Fresh starts
   
Carolyn Lim
Author of Making Pink Lemonade

By Samantha Vos

“I don’t think of myself as great. What I have accomplished is very normal” is Carolyn Lim’s usual retort to those who hail her as a heroine and a source of inspiration.

The 32 year-old was once a spunky and sporty young woman who enjoyed activities such as windsurfing, belly dancing and exercising at the gym. Her life took a turn in September 2006 when she was struck by lightning while she was windsurfing at East Coast. The incident left the former English teacher in a six-week coma. When she regained consciousness, she realised that she could not write, walk or even speak.

“As I was lying in hospital, I was extremely upset because I couldn’t eat and I had a tube up my nose. My long hair had been shaved off for the brain surgery, my right eye was skewed and I could not see clearly. I was so upset, I wanted to die!”, said Carolyn.

"They visited me every day when I was at my lowest point in hospital and made me realise that I was an important person. That made me think—if they valued me and my life so much, then definitely I should too." Thankfully, the combination of therapies, support from her loved ones and her inner strength allowed this gutsy survivor to overcome the odds.
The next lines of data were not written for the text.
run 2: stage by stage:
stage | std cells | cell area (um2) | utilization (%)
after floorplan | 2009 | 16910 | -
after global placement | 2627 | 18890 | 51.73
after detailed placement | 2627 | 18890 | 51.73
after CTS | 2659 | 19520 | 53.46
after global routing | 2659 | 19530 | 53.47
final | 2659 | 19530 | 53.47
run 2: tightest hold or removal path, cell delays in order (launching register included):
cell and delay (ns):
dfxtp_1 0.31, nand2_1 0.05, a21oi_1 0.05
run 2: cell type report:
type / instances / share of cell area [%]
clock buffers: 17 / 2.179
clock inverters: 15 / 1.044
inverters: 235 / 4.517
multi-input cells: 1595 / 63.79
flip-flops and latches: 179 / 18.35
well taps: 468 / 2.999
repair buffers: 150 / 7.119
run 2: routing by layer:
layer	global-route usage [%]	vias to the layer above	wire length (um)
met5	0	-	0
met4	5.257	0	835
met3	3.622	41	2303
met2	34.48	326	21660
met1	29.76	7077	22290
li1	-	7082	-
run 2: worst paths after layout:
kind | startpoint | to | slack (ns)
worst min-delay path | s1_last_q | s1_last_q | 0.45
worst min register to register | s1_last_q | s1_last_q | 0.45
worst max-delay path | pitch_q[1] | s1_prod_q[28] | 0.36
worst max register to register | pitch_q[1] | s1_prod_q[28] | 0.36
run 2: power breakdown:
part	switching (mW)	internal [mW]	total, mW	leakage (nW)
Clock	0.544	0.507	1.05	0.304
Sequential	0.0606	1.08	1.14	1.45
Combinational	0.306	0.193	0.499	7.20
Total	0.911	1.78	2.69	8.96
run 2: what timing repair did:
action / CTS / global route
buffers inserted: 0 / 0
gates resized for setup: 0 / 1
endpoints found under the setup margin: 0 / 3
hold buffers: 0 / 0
--- config.mk ---
export PLATFORM = sky130hd
export DESIGN_NAME = bit_serializer_flat
export DESIGN_NICKNAME = d
export VERILOG_FILES = /design/src/rtl/bit_serializer_pkg.sv /design/src/rtl/bit_serializer_if.sv /design/src/rtl/bit_serializer_parity.sv /design/src/rtl/bit_serializer.sv /design/src/flat_wrapper.sv
export SDC_FILE = /design/constraint.sdc
export NUM_CORES = 1
export LEC_CHECK = 0
export CORE_UTILIZATION = 35
export DETAILED_ROUTE_END_ITERATION = 16
export PLACE_DENSITY = 0.69
export SLEW_MARGIN = 20
export SYNTH_ARGS = -nofsm -noshare
export SYNTH_HDL_FRONTEND = slang
export SYNTH_SLANG_ARGS = --single-unit
--- constraint.sdc ---
create_clock -name clk -period 3.25 [get_ports clk]
set_clock_uncertainty 0.05 [all_clocks]
set_input_delay 0.65 -clock clk [delete_from_list [all_inputs] [get_ports clk]]
set_output_delay 0.65 -clock clk [all_outputs]
set_load 0.1 [all_outputs]
--- src/rtl/bit_serializer_pkg.sv ---
// -----------------------------------------------------------------------------
// bit_ser_pkg
// Shared definitions for the bit_serializer block:
//   - state_t : FSM state encoding (IDLE / SHIFT / PAR)
//   - DEFAULT_WIDTH : default parallel word width
//   - calc_cnt_w() : bit-counter width derived from the word width
// -----------------------------------------------------------------------------
package bit_ser_pkg;

    typedef enum logic [1:0] {
        S_IDLE  = 2'd0,
        S_SHIFT = 2'd1,
        S_PAR   = 2'd2
    } state_t;

    localparam int DEFAULT_WIDTH = 8;

    // Counter holds WIDTH-1 down to 0, so $clog2(WIDTH) bits suffice.
    // The floor of 1 keeps the vector legal for the smallest word width.
    function automatic int calc_cnt_w(input int w);
        return (w < 2) ? 1 : $clog2(w);
    endfunction

endpackage

--- src/rtl/bit_serializer_if.sv ---
// -----------------------------------------------------------------------------
// bit_serializer_if
// Groups the parallel-in handshake and the serial-out stream.
//   din[WIDTH-1:0] : parallel word offered by upstream
//   din_valid      : upstream offers din this cycle
//   din_ready      : serializer accepts din at this edge if din_valid=1
//   a              : serial bit stream
//   a_valid        : a carries a frame bit this cycle
//   done           : one-cycle pulse on the final bit of a frame
// Modports:
//   master : upstream/source side (drives din, din_valid)
//   slave  : serializer side (drives din_ready, a, a_valid, done)
// -----------------------------------------------------------------------------
interface bit_serializer_if #(
    parameter int WIDTH = 8
);
    logic [WIDTH-1:0] din;
    logic             din_valid;
    logic             din_ready;
    logic             a;
    logic             a_valid;
    logic             done;

    modport master (
        output din,
        output din_valid,
        input  din_ready,
        input  a,
        input  a_valid,
        input  done
    );

    modport slave (
        input  din,
        input  din_valid,
        output din_ready,
        output a,
        output a_valid,
        output done
    );
endinterface

--- src/rtl/bit_serializer_parity.sv ---
// -----------------------------------------------------------------------------
// bit_ser_parity
// Registered even-parity (XOR reduction) of a word, captured when i_en is high.
// Ports:
//   clk       : clock, rising edge
//   reset     : asynchronous active-low reset
//   i_en      : capture enable (word accepted this edge)
//   i_din     : word to reduce
//   o_parity  : registered XOR of the last captured word
// Only instantiated when BIT_SERIALIZER_PARITY_EN is defined.
// -----------------------------------------------------------------------------
module bit_ser_parity #(
    parameter int WIDTH = 8
) (
    input  logic             clk,
    input  logic             reset,
    input  logic             i_en,
    input  logic [WIDTH-1:0] i_din,
    output logic             o_parity
);
    logic r_parity;

    always_ff @(posedge clk or negedge reset) begin
        if (!reset) begin
            r_parity <= 1'b0;
        end else if (i_en) begin
            r_parity <= ^i_din;
        end
    end

    assign o_parity = r_parity;
endmodule

--- src/rtl/bit_serializer.sv ---
// -----------------------------------------------------------------------------
// bit_serializer
// Parallel-to-serial front end: accepts WIDTH-bit words on a valid/ready
// handshake and emits them one bit per clock on bus.a, qualified by
// bus.a_valid, with a done pulse on the final bit. Back-to-back words
// stream with no idle gap.
// Parameters:
//   WIDTH     : word width (>= 2)
//   MSB_FIRST : 1 = MSB first, 0 = LSB first
// Ports:
//   clk   : clock, rising edge
//   reset : asynchronous active-low reset
//   bus   : bit_serializer_if.slave (din/din_valid/din_ready/a/a_valid/done)
// Build option:
//   BIT_SERIALIZER_PARITY_EN : append an even-parity bit (PAR state) to every
//   frame; done moves from the last data bit to the parity bit.
// -----------------------------------------------------------------------------
module bit_serializer
    import bit_ser_pkg::*;
#(
    parameter int WIDTH     = DEFAULT_WIDTH,
    parameter bit MSB_FIRST = 1'b1
) (
    input  logic                 clk,
    input  logic                 reset,
    bit_serializer_if.slave      bus
);
    localparam int CNT_W = calc_cnt_w(WIDTH);
    localparam logic [CNT_W-1:0] CNT_LOAD = CNT_W'(WIDTH - 1);

    state_t             r_state;
    state_t             w_state_next;
    logic [WIDTH-1:0]   r_sreg;
    logic [WIDTH-1:0]   w_sreg_shift;
    logic [CNT_W-1:0]   r_cnt;
    logic               w_sbit;
    logic               w_ready;
    logic               w_accept;
    logic               w_a;
    logic               w_a_valid;
    logic               w_done;
    logic               w_last;

    // Bit currently presented and the register after one shift; the vacated
    // end fills with zero so a drained register never leaks stale data.
    generate
        if (MSB_FIRST) begin : g_msb
            assign w_sbit       = r_sreg[WIDTH-1];
            assign w_sreg_shift = {r_sreg[WIDTH-2:0], 1'b0};
        end else begin : g_lsb
            assign w_sbit       = r_sreg[0];
            assign w_sreg_shift = {1'b0, r_sreg[WIDTH-1:1]};
        end
    endgenerate

    assign w_last   = (r_cnt == '0);
    assign w_accept = bus.din_valid & w_ready;

`ifdef BIT_SERIALIZER_PARITY_EN
    logic w_parity;

    bit_ser_parity #(
        .WIDTH (WIDTH)
    ) u_parity (
        .clk      (clk),
        .reset    (reset),
        .i_en     (w_accept),
        .i_din    (bus.din),
        .o_parity (w_parity)
    );
`endif

    // Next state and Moore outputs. w_ready depends only on registered state,
    // so the accept path never feeds back into the outputs.
    always_comb begin
        w_state_next = r_state;
        w_ready      = 1'b0;
        w_a          = 1'b0;
        w_a_valid    = 1'b0;
        w_done       = 1'b0;
        case (r_state)
            S_IDLE: begin
                w_ready = 1'b1;
                if (bus.din_valid) begin
                    w_state_next = S_SHIFT;
                end
            end
            S_SHIFT: begin
                w_a       = w_sbit;
                w_a_valid = 1'b1;
                if (w_last) begin
`ifdef BIT_SERIALIZER_PARITY_EN
                    w_state_next = S_PAR;
`else
                    // Last data bit doubles as the reload slot for the next
                    // word, which is what makes framing gapless.
                    w_done       = 1'b1;
                    w_ready      = 1'b1;
                    w_state_next = bus.din_valid ? S_SHIFT : S_IDLE;
`endif
                end
            end
`ifdef BIT_SERIALIZER_PARITY_EN
            S_PAR: begin
                w_a          = w_parity;
                w_a_valid    = 1'b1;
                w_done       = 1'b1;
                w_ready      = 1'b1;
                w_state_next = bus.din_valid ? S_SHIFT : S_IDLE;
            end
`endif
            default: begin
                w_state_next = S_IDLE;
            end
        endcase
    end

    always_ff @(posedge clk or negedge reset) begin
        if (!reset) begin
            r_state <= S_IDLE;
            r_sreg  <= '0;
            r_cnt   <= '0;
        end else begin
            r_state <= w_state_next;
            if (w_accept) begin
                r_sreg <= bus.din;
                r_cnt  <= CNT_LOAD;
            end else if (r_state == S_SHIFT) begin
                r_sreg <= w_sreg_shift;
                // Saturate at zero; the counter is only reloaded on accept.
                if (!w_last) begin
                    r_cnt <= r_cnt - CNT_W'(1);
                end
            end else if (w_state_next == S_IDLE) begin
                r_cnt <= '0;
            end
        end
    end

    assign bus.din_ready = w_ready;
    assign bus.a         = w_a;
    assign bus.a_valid   = w_a_valid;
    assign bus.done      = w_done;
endmodule
--- src/flat_wrapper.sv ---
// flat-port wrapper written by rule: the top's interface ports become plain ports
module bit_serializer_flat import bit_ser_pkg::*;
#(
    parameter int WIDTH     = DEFAULT_WIDTH,
    parameter bit MSB_FIRST = 1'b1
)
  (clk, reset, bus_din, bus_din_valid, bus_din_ready, bus_a, bus_a_valid, bus_done);
  bit_serializer_if #(.WIDTH(WIDTH)) bus_i ();
  input  logic clk;
  input  logic reset;
  input wire logic [$bits(bus_i.din)-1:0] bus_din;
  input wire logic [$bits(bus_i.din_valid)-1:0] bus_din_valid;
  output wire logic [$bits(bus_i.din_ready)-1:0] bus_din_ready;
  output wire logic [$bits(bus_i.a)-1:0] bus_a;
  output wire logic [$bits(bus_i.a_valid)-1:0] bus_a_valid;
  output wire logic [$bits(bus_i.done)-1:0] bus_done;
  assign bus_i.din = bus_din;
  assign bus_i.din_valid = bus_din_valid;
  assign bus_din_ready = bus_i.din_ready;
  assign bus_a = bus_i.a;
  assign bus_a_valid = bus_i.a_valid;
  assign bus_done = bus_i.done;
  bit_serializer #(.WIDTH(WIDTH), .MSB_FIRST(MSB_FIRST)) u_core (.clk(clk), .reset(reset), .bus(bus_i));
endmodule
==> run metrics <==
status=finished clean; CTS max path bufs=2; PwrDens=515 nW/um2; Inserted Diodes=0; Synth-to-Final Area Change=24.6%; mean post-synth cell area=13.0 um2; CTS H-tree depth=1; CP Capture Type=output pin; std cell rows=15; Wirelength per Cell=10.7 um; core area=roughly 1800 um2; crit-path max cell delay=approximately 0.46 ns; Worst-Margin Slew=roughly 0.55 ns; Critical Path AT=1.64 ns; post-route DRC violation count=0; Pre-antenna DRT Iters=4; dpl cells=91; Worst Hold Class=reg2reg; Synth Register Bits=13; DP Wirelength=761 um; Tcrit/Tclk final=72.0%; Clock Tree Root=clkbuf_4; final hold vios=0; Seq/Total Area, Yosys=46.3%; largest net degree at the start of global routing=14; syn nets=67; Non-Filler Instances=95; CTS sink cnt=13; Inserted Clock Buffers=3; dpl ws=0.915 ns; number of global-route vias before repair=393; Max Freq=427 MHz; unrepaired setup endpoints after global routing=false; MaxCap Viol Count=0; GR Overflow Total=0; ranking of synthesized cells by area=dfrtp_1, mux2_4, mux2_2; min Tclk post-route=around 2.3 ns; antenna viol nets, final=0; Port Buffers=14; DRT iter0 DRCs=3; required time worst endpoint=2.55 ns; Critical Path Fanout Max=11; area leader, netlist=dfrtp_1; Setup Buffers After CTS=0; initial antenna violation count=0; hold bufs inserted after CTS=0; Post-CTS Resized=0; Die H=46.8 um; final setup fails=0; Initial Util=39.0%; Final Max Tran Viols=0; clk slew on worst S/H paths=0.08 ns; Clock Latency Late Sink=0.27 ns; synthesized instance count=54; NumNets Final=84; Critical Path Source Type=flop; Max VDD drop=0.300 mV; fin worst setup slack=between 0.9 and 1 ns; Slowest cell on crit path=dfrtp_1; total track usage=11.4%; Design Power=0.450 mW; CP Cell Sequence=nor2b_2 > and2_1 > buf_4; Distinct cells, synth=17; post-synth top area share=46.3%; kind of critical path=reg2out; Pleak=0.406 nW; Post-Route WL=slightly above 1 mm; via count=422; number of top-level pins=15; setup TNS=0 ns; fraction of layout cells with a size suffix above 1=35.7%; die width=approximately 47 um; Mapped Area=about 700 um2; Via-to-Cell Ratio=~4.4; Slew headroom=63.3%; global-route wire length before repair=between 1.5 and 2 mm; routability cong.=0.639; CTS tree=built; Ys Warns=0; die area=2190 um2
[kinds of logic (layout without fill, tap and decap cells)]
kind of cell             count (synthesis)  in the layout  share of synthesized area (%)
AO/OA/AOI/OAI                            6              6                           5.35
adder cells (fa/ha/maj)                  2              2                           3.56
buffers and inverters                    5             21                           3.92
flip-flops                              13             13                           46.3
multiplexers                            15             15                           28.3
other                                    1              1                          0.534
AND/OR/NAND/NOR                         12             12                           11.9
[flip-flops by register name (all words and copies together) (netlist names)]
name,flops
u_core.r_state,2
u_core.r_cnt,3
u_core.r_sreg,8
[worst max-delay path, delay by kind of cell (launching register included)]
family | cells | cell delay (ns)
buf+inv | 1 | 0.28
flops | 1 | 0.46
simple gates | 2 | 0.62
[through the flow]
stage          cell area [um2]  util, %  hold WS, ns
5_1_grt                    875     48.5        0.475
4_1_cts                    875     48.5        0.433
6_report                   875     48.5        0.433
3_3_place_gp               847     47.0        0.411
2_1_floorplan              702        -        0.304
3_5_place_dp               847     47.0        0.421
[final cells by class]
cell class                 instances  area (um2)
multi-input combinational         36         349
inverter                           3        11.3
timing repair buffer              14         130
clock inverter                     1        5.00
fill                             177         927
clock buffer                       3        22.5
tap                               25        31.3
sequential                        13         325
[worst paths after layout]
check / depth (start not counted) / slack, ns / startpoint / endpoint
hold reg to reg: 1 / 0.43 / u_core.r_cnt[0] / u_core.r_cnt[0]
max in group asynchronous: 1 / 2.11 / reset / u_core.r_sreg[4]
setup reg to reg: 6 / 1.18 / u_core.r_cnt[0] / u_core.r_sreg[2]
min in group asynchronous: 1 / 0.68 / reset / u_core.r_state[1]
hold / removal: 1 / 0.43 / u_core.r_cnt[0] / u_core.r_cnt[0]
setup / recovery: 3 / 0.91 / u_core.r_state[1] / bus_done
[Yosys cell counts]
master,number
inv_1,3
nor2b_4,1
mux2_4,8
or2b_1,3
and2_1,2
conb_1,1
a211oi_1,3
nor2b_2,1
dfrtp_1,13
ha_1,2
or3b_1,1
buf_6,1
mux2_2,7
buf_2,1
a21oi_1,3
nor2_1,3
nor2b_1,1
[per-layer routing]
metal | global-route usage, % | routed length [um] | vias up
li1 | - | - | 217
met1 | 16.1 | 481 | 199
met2 | 16.9 | 493 | 6
met3 | 2.31 | 38 | 0
met4 | 5.14 | 0 | 0
met5 | 0 | 0 | -
[layout by cell type, fill, tap and decap left out, drive strengths merged]
cell type      instances
a211oi                 3
a21oi                  3
and2                   2
buf                    4
clkbuf                 3
clkdlybuf4s50         10
clkinv                 1
conb                   1
dfrtp                 13
ha                     2
inv                    3
mux2                  15
nor2                   3
nor2b                  3
or2b                   3
or3b                   1
[power breakdown]
group / switching [mW] / internal [mW] / leakage (nW)
sequential: 0.0157 / 0.193 / 0.158
combinational: 0.0592 / 0.0848 / 0.231
clock: 0.0520 / 0.0455 / 0.0177
Note: power is estimated with default switching activity, not from simulation.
“I have been brought up to believe that if I put my mind to it, I can do it. That has been very important in helping me realise that I don’t have to take the matter lying down, and that I had much more to my life than just feeling sorry for myself.

“Growing up, my parents were not the kind to say ‘Oh, you can’t do it, nevermind; you’ve tried your best. They have always been the kind to say if you want something and you can’t do it, you can try something else, maybe a different method that you have not thought of. In that way, I was trained to problem solve and troubleshoot since young.”

However, she says that the most important reason why she never gave up on herself was because of the amazing support her parents and her boyfriend William whom she married in 2007 gave her then. “They visited me every day when I was at my lowest point in hospital and made me realise that I was an important person. That made me think—if they valued me and my life so much, then definitely I should too.”

Over the years, her indomitable personality saw her make concerted efforts to take charge of her life.

Although she still walks and writes slowly, has double vision and zero depth perception— a flight of stairs with no marking on them looks like flat ground to her—and cannot speak clearly, she has managed to make lemonade out of the lemons that life has dealt her.

In 2008, she studied for a postgraduate programme at the National Institute of Education and obtained her Master of Education in July 2009. The following year, she published Making Pink Lemonade, a book detailing her struggle to get her life back to normal. And last year, she gave birth to her first child Isaac whose name means laughter.